Records to use:
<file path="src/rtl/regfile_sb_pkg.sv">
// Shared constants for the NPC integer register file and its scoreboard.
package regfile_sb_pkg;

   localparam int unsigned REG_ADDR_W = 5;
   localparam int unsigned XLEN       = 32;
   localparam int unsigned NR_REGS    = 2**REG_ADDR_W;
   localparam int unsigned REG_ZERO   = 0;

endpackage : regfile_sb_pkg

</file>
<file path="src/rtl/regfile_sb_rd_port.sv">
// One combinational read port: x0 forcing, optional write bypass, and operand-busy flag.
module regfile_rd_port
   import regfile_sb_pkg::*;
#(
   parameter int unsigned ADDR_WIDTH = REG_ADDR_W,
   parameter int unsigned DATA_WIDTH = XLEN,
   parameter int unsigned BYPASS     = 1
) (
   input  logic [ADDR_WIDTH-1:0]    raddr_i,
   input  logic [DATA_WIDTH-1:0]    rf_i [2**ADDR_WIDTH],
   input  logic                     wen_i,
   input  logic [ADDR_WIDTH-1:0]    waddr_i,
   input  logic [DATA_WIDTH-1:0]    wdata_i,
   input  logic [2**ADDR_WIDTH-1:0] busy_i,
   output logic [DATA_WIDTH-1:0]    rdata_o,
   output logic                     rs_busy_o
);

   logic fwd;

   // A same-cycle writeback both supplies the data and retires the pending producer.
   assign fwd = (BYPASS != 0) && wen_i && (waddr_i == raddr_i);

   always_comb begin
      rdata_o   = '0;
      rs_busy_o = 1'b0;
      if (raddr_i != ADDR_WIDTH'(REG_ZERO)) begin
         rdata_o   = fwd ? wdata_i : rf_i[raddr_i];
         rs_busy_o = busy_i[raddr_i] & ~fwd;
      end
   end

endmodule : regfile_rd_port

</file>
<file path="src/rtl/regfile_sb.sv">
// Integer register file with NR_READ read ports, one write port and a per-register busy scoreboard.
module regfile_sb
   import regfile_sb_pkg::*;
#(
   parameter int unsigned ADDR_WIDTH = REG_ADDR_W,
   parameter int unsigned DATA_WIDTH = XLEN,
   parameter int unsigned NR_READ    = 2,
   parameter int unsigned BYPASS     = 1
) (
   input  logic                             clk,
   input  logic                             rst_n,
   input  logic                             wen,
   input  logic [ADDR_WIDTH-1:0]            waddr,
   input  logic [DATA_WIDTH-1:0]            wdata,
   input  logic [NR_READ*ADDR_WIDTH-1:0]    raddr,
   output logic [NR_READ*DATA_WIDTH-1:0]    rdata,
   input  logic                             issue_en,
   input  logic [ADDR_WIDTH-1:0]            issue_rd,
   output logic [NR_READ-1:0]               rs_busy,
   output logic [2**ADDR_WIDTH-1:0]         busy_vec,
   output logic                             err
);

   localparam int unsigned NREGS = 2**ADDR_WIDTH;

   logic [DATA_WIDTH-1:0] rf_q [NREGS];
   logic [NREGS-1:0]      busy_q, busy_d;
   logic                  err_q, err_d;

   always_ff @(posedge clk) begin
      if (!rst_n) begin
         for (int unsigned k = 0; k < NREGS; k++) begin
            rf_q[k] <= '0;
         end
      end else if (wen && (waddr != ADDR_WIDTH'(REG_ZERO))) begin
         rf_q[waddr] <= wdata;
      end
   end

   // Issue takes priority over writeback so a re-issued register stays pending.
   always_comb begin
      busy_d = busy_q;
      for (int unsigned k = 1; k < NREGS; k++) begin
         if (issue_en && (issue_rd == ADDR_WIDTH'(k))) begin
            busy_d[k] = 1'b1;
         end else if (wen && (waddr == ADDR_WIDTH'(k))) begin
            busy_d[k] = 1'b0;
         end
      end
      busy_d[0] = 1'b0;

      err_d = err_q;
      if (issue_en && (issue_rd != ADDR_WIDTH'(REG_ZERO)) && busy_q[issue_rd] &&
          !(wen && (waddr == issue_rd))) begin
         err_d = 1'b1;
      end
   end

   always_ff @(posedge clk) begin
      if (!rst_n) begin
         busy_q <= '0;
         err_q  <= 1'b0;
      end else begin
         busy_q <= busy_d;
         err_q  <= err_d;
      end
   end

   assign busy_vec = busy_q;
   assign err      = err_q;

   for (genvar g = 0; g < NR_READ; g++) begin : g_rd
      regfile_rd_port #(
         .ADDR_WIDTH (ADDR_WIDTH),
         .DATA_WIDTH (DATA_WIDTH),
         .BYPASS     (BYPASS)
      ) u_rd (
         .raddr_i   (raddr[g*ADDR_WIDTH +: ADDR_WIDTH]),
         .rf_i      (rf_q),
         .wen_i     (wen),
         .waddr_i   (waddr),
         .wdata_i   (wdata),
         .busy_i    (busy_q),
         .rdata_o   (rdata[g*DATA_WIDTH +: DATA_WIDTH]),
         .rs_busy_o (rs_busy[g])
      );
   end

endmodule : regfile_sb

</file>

* * *

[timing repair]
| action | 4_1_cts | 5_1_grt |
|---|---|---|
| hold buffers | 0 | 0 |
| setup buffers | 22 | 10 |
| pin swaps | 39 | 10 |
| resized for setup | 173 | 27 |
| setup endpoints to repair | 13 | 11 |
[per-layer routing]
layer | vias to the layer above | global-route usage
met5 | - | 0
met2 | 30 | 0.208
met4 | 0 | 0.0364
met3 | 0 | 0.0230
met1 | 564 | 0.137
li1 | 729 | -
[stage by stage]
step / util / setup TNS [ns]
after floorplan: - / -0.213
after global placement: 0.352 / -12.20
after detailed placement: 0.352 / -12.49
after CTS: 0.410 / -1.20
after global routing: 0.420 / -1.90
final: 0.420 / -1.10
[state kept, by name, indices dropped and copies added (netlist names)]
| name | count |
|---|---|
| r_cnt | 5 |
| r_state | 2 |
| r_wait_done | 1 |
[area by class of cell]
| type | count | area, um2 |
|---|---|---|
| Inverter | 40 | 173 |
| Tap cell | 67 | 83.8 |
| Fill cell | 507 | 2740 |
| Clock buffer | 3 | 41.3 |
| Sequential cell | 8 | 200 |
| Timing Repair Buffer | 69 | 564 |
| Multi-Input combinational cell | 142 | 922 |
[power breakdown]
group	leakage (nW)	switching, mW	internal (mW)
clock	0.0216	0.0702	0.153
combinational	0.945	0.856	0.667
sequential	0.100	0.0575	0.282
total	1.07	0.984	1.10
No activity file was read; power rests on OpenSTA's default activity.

Your assignment:
Using the data above, transcribe the lines that run from the line with "[power breakdown]" to the line with "No activity file", both ends kept, and output nothing else.

Response area:
[power breakdown]
group	leakage (nW)	switching, mW	internal (mW)
clock	0.0216	0.0702	0.153
combinational	0.945	0.856	0.667
sequential	0.100	0.0575	0.282
total	1.07	0.984	1.10
No activity file was read; power rests on OpenSTA's default activity.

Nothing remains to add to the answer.